Salted pumpkin seeds, or pepitas, are the green kernels extracted from pumpkin fruits (Cucurbita pepo and related species), cleaned of their white shell, and treated with salt for preservation and flavor enhancement. Native to Mesoamerica, these seeds are flat, oval-shaped, and measure approximately 8-10 millimeters in length. The kernels possess a mild, slightly sweet, nutty flavor that is amplified by salt curing, which also extends shelf life. Pepitas differ from whole pumpkin seeds in that they lack the white exterior hull, revealing the nutritious green interior.
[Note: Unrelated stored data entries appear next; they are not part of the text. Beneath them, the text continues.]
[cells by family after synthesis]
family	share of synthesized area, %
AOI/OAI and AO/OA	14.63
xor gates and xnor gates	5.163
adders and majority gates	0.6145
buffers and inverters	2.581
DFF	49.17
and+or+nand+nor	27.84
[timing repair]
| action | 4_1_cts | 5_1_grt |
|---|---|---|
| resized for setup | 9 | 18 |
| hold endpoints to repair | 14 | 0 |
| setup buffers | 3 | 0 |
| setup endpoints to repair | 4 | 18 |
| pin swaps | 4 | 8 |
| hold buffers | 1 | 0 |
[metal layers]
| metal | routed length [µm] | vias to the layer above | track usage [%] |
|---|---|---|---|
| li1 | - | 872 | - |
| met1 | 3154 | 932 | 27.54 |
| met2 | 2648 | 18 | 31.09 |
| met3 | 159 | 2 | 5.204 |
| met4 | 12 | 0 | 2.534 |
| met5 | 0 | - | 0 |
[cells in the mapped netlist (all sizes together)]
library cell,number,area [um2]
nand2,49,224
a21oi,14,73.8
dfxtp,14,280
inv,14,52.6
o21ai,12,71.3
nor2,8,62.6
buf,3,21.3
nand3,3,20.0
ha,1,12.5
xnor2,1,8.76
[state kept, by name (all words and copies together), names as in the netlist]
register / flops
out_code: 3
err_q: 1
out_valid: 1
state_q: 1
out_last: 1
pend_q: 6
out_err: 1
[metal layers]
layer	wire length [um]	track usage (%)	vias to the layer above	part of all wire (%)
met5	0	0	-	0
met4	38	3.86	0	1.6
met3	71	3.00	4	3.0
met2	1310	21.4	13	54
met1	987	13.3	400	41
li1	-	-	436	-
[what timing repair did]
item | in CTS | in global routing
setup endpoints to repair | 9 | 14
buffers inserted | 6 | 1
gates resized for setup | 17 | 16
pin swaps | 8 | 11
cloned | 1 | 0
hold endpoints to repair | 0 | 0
--- src/rtl/gpu_instruction_fifo.sv ---
// Instruction queue between the host command decoder and the GPU draw engine.
// A staging register collects one instruction and a push commits it to a show-ahead FIFO.
module gpu_instruction_fifo #(
  parameter int unsigned WIDTH_BITS   = 10,
  parameter int unsigned HEIGHT_BITS  = 9,
  parameter int unsigned CHANNEL_BITS = 8,
  parameter int unsigned DEPTH        = 8
) (
  input  logic                    clk,
  input  logic                    n_rst,
  input  logic [3:0]              opcode_i,
  input  logic [WIDTH_BITS-1:0]   x1_i,
  input  logic [HEIGHT_BITS-1:0]  y1_i,
  input  logic [WIDTH_BITS-1:0]   x2_i,
  input  logic [HEIGHT_BITS-1:0]  y2_i,
  input  logic [WIDTH_BITS-1:0]   rad_i,
  input  logic [CHANNEL_BITS-1:0] r_i,
  input  logic [CHANNEL_BITS-1:0] g_i,
  input  logic [CHANNEL_BITS-1:0] b_i,
  input  logic [2:0]              quad_i,
  input  logic                    write_enable_i,
  input  logic                    push_instruction_i,
  input  logic                    pop_instruction_i,
  output logic                    fifo_empty_o,
  output logic                    fifo_full_o,
  output logic [3:0]              opcode_o,
  output logic [WIDTH_BITS-1:0]   x1_o,
  output logic [HEIGHT_BITS-1:0]  y1_o,
  output logic [WIDTH_BITS-1:0]   x2_o,
  output logic [HEIGHT_BITS-1:0]  y2_o,
  output logic [WIDTH_BITS-1:0]   rad_o,
  output logic [CHANNEL_BITS-1:0] r_o,
  output logic [CHANNEL_BITS-1:0] g_o,
  output logic [CHANNEL_BITS-1:0] b_o,
  output logic [2:0]              quad_o
);

  localparam int unsigned EntryBits = 4 + 3 * WIDTH_BITS + 2 * HEIGHT_BITS
                                      + 3 * CHANNEL_BITS + 3;
  localparam int unsigned PtrBits   = $clog2(DEPTH);
  localparam int unsigned CntBits   = PtrBits + 1;

  typedef logic [EntryBits-1:0] entry_t;

  entry_t               stage_q, stage_d;
  entry_t               mem_q [DEPTH];
  entry_t               mem_d [DEPTH];
  logic [PtrBits-1:0]   wr_ptr_q, wr_ptr_d;
  logic [PtrBits-1:0]   rd_ptr_q, rd_ptr_d;
  logic [CntBits-1:0]   count_q, count_d;
  logic                 push_en, pop_en;
  entry_t               head;

  assign fifo_empty_o = (count_q == '0);
  assign fifo_full_o  = (count_q == CntBits'(DEPTH));

  // A pop at full frees the slot the simultaneous push needs.
  assign pop_en  = pop_instruction_i && !fifo_empty_o;
  assign push_en = push_instruction_i && (!fifo_full_o || pop_en);

  always_comb begin
    stage_d  = stage_q;
    mem_d    = mem_q;
    wr_ptr_d = wr_ptr_q;
    rd_ptr_d = rd_ptr_q;
    count_d  = count_q;

    if (write_enable_i) begin
      stage_d = {opcode_i, x1_i, y1_i, x2_i, y2_i, rad_i, r_i, g_i, b_i, quad_i};
    end

    if (push_en) begin
      mem_d[wr_ptr_q] = stage_q;
      wr_ptr_d        = wr_ptr_q + PtrBits'(1);
    end

    if (pop_en) begin
      rd_ptr_d = rd_ptr_q + PtrBits'(1);
    end

    case ({push_en, pop_en})
      2'b10:   count_d = count_q + CntBits'(1);
      2'b01:   count_d = count_q - CntBits'(1);
      default: count_d = count_q;
    endcase
  end

  always_ff @(posedge clk) begin
    if (n_rst) begin
      stage_q  <= '0;
      wr_ptr_q <= '0;
      rd_ptr_q <= '0;
      count_q  <= '0;
      for (int i = 0; i < int'(DEPTH); i++) begin
        mem_q[i] <= '0;
      end
    end else begin
      stage_q  <= stage_d;
      wr_ptr_q <= wr_ptr_d;
      rd_ptr_q <= rd_ptr_d;
      count_q  <= count_d;
      for (int i = 0; i < int'(DEPTH); i++) begin
        mem_q[i] <= mem_d[i];
      end
    end
  end

  // Show-ahead head; forced to zero when nothing valid is queued.
  assign head = fifo_empty_o ? '0 : mem_q[rd_ptr_q];

  assign {opcode_o, x1_o, y1_o, x2_o, y2_o, rad_o, r_o, g_o, b_o, quad_o} = head;

endmodule
`src/rtl/uart_pkg.sv`:
```
// Shared UART definitions: FSM state encoding (common with the transmitter) and legal bit-period values.
`default_nettype none

package uart_pkg;

   typedef enum logic [2:0] {
      IDLE   = 3'd0,
      START  = 3'd1,
      DATA   = 3'd2,
      PARITY = 3'd3,
      STOP   = 3'd4
   } uart_state_t;

   localparam int PRESCALE_8  = 8;
   localparam int PRESCALE_16 = 16;
   localparam int PRESCALE_32 = 32;

endpackage

`default_nettype wire

```
`src/rtl/uart_rx_sampler.sv`:
```
// Per-bit edge counter with a 2-of-3 majority vote around the bit centre.
`default_nettype none

module uart_rx_sampler #(
   parameter int PRESCALE_W = 6
) (
   input  logic                  clk,
   input  logic                  reset,
   input  logic                  i_run,
   input  logic [PRESCALE_W-1:0] i_prescale,
   input  logic                  i_bit,
   output logic [PRESCALE_W-1:0] o_edge_cnt,
   output logic                  o_bit_done,
   output logic                  o_bit
);

   logic [PRESCALE_W-1:0] r_cnt;
   logic [2:0]            r_samp;
   logic [PRESCALE_W-1:0] w_half;

   assign w_half     = i_prescale >> 1;
   assign o_bit_done = i_run && (r_cnt == (i_prescale - PRESCALE_W'(1)));
   assign o_edge_cnt = r_cnt;
   assign o_bit      = (r_samp[0] & r_samp[1]) | (r_samp[0] & r_samp[2]) | (r_samp[1] & r_samp[2]);

   always_ff @(posedge clk or posedge reset) begin
      if (reset) begin
         r_cnt  <= '0;
         r_samp <= '0;
      end else begin
         if (!i_run || o_bit_done) begin
            r_cnt <= '0;
         end else begin
            r_cnt <= r_cnt + PRESCALE_W'(1);
         end
         if (i_run) begin
            if (r_cnt == w_half - PRESCALE_W'(1)) r_samp[0] <= i_bit;
            if (r_cnt == w_half)                  r_samp[1] <= i_bit;
            if (r_cnt == w_half + PRESCALE_W'(1)) r_samp[2] <= i_bit;
         end
      end
   end

endmodule

`default_nettype wire

```
`src/rtl/uart_rx.sv`:
```
// UART receiver: synchronised serial input, oversampled framing, parity/stop checking, one-cycle outcome pulses.
`default_nettype none

module uart_rx
   import uart_pkg::*;
#(
   parameter int DATA_W     = 8,
   parameter int PRESCALE_W = 6
) (
   input  logic                  clk,
   input  logic                  reset,
   input  logic                  RX_IN,
   input  logic [PRESCALE_W-1:0] PRESCALE,
   input  logic                  PAR_EN,
   input  logic                  PAR_TYP,
   output logic [DATA_W-1:0]     P_DATA,
   output logic                  DATA_VALID,
   output logic                  PAR_ERR,
   output logic                  STP_ERR
);

   localparam int IDX_W = (DATA_W > 1) ? $clog2(DATA_W) : 1;

   uart_state_t           r_state, w_next;
   logic                  r_sync1, r_sync2;
   logic [PRESCALE_W-1:0] r_prescale, w_prescale_eff;
   logic                  r_par_en, r_par_typ, r_par_bit;
   logic [DATA_W-1:0]     r_shift, r_pdata;
   logic [IDX_W-1:0]      r_bit_idx;
   logic                  r_valid, r_perr, r_serr;
   logic                  w_load, w_eval, w_par_bad, w_stp_bad;
   logic [PRESCALE_W-1:0] w_edge_cnt;
   logic                  w_bit_done, w_bit, w_unused_cnt;

   assign w_unused_cnt = ^w_edge_cnt;

   uart_rx_sampler #(.PRESCALE_W(PRESCALE_W)) u_sampler (
      .clk        (clk),
      .reset      (reset),
      .i_run      (r_state != IDLE),
      .i_prescale (r_prescale),
      .i_bit      (r_sync2),
      .o_edge_cnt (w_edge_cnt),
      .o_bit_done (w_bit_done),
      .o_bit      (w_bit)
   );

   always_comb begin
      w_prescale_eff = PRESCALE_W'(PRESCALE_8);
      if (PRESCALE == PRESCALE_W'(PRESCALE_16) || PRESCALE == PRESCALE_W'(PRESCALE_32)) begin
         w_prescale_eff = PRESCALE;
      end
   end

   always_ff @(posedge clk or posedge reset) begin
      if (reset) begin
         r_state <= IDLE;
         r_sync1 <= 1'b1;
         r_sync2 <= 1'b1;
      end else begin
         r_state <= w_next;
         r_sync1 <= RX_IN;
         r_sync2 <= r_sync1;
      end
   end

   // A low line on the last stop cycle starts the next frame directly, so back-to-back frames keep their pitch.
   always_comb begin
      w_next    = r_state;
      w_eval    = 1'b0;
      w_par_bad = r_par_en && ((^r_shift ^ r_par_typ) != r_par_bit);
      w_stp_bad = !w_bit;
      case (r_state)
         IDLE:    if (!r_sync2) w_next = START;
         START:   if (w_bit_done) w_next = w_bit ? IDLE : DATA;
         DATA:    if (w_bit_done && r_bit_idx == IDX_W'(DATA_W-1)) w_next = r_par_en ? PARITY : STOP;
         PARITY:  if (w_bit_done) w_next = STOP;
         STOP: begin
            if (w_bit_done) begin
               w_eval = 1'b1;
               w_next = r_sync2 ? IDLE : START;
            end
         end
         default: w_next = IDLE;
      endcase
      w_load = (w_next == START) && (r_state != START);
   end

   always_ff @(posedge clk or posedge reset) begin
      if (reset) begin
         r_prescale <= PRESCALE_W'(PRESCALE_8);
         r_par_en   <= 1'b0;
         r_par_typ  <= 1'b0;
         r_par_bit  <= 1'b0;
         r_shift    <= '0;
         r_bit_idx  <= '0;
         r_pdata    <= '0;
         r_valid    <= 1'b0;
         r_perr     <= 1'b0;
         r_serr     <= 1'b0;
      end else begin
         r_valid <= w_eval && !w_par_bad && !w_stp_bad;
         r_perr  <= w_eval && w_par_bad;
         r_serr  <= w_eval && w_stp_bad;
         if (w_eval && !w_par_bad && !w_stp_bad) r_pdata <= r_shift;
         if (w_load) begin
            r_prescale <= w_prescale_eff;
            r_par_en   <= PAR_EN;
            r_par_typ  <= PAR_TYP;
            r_bit_idx  <= '0;
         end
         if (r_state == DATA && w_bit_done) begin
            r_shift   <= {w_bit, r_shift[DATA_W-1:1]};
            r_bit_idx <= r_bit_idx + IDX_W'(1);
         end
         if (r_state == PARITY && w_bit_done) r_par_bit <= w_bit;
      end
   end

   assign P_DATA     = r_pdata;
   assign DATA_VALID = r_valid;
   assign PAR_ERR    = r_perr;
   assign STP_ERR    = r_serr;

endmodule

`default_nettype wire

```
Traditional salt curing involves coating seeds with sea salt or mineral salt, sometimes combined with spices, then drying them to remove moisture and create a crisp texture.

Culinary Uses

Salted pumpkin seeds serve as a versatile ingredient and snack across numerous cuisines, particularly in Mexican, Mediterranean, and Middle Eastern cooking. They are commonly scattered over salads, soups, and grain bowls for textural contrast and nutritional enrichment. In Mexican cuisine, pepitas are ground into moles, sauces, and pastes, or used whole in traditional dishes such as pipián. They are also consumed as a direct snack, incorporated into trail mixes, and used in baking as a topping for breads and pastries. Their salt content makes them suitable for savory applications, though they pair well with sweet preparations when used in moderation.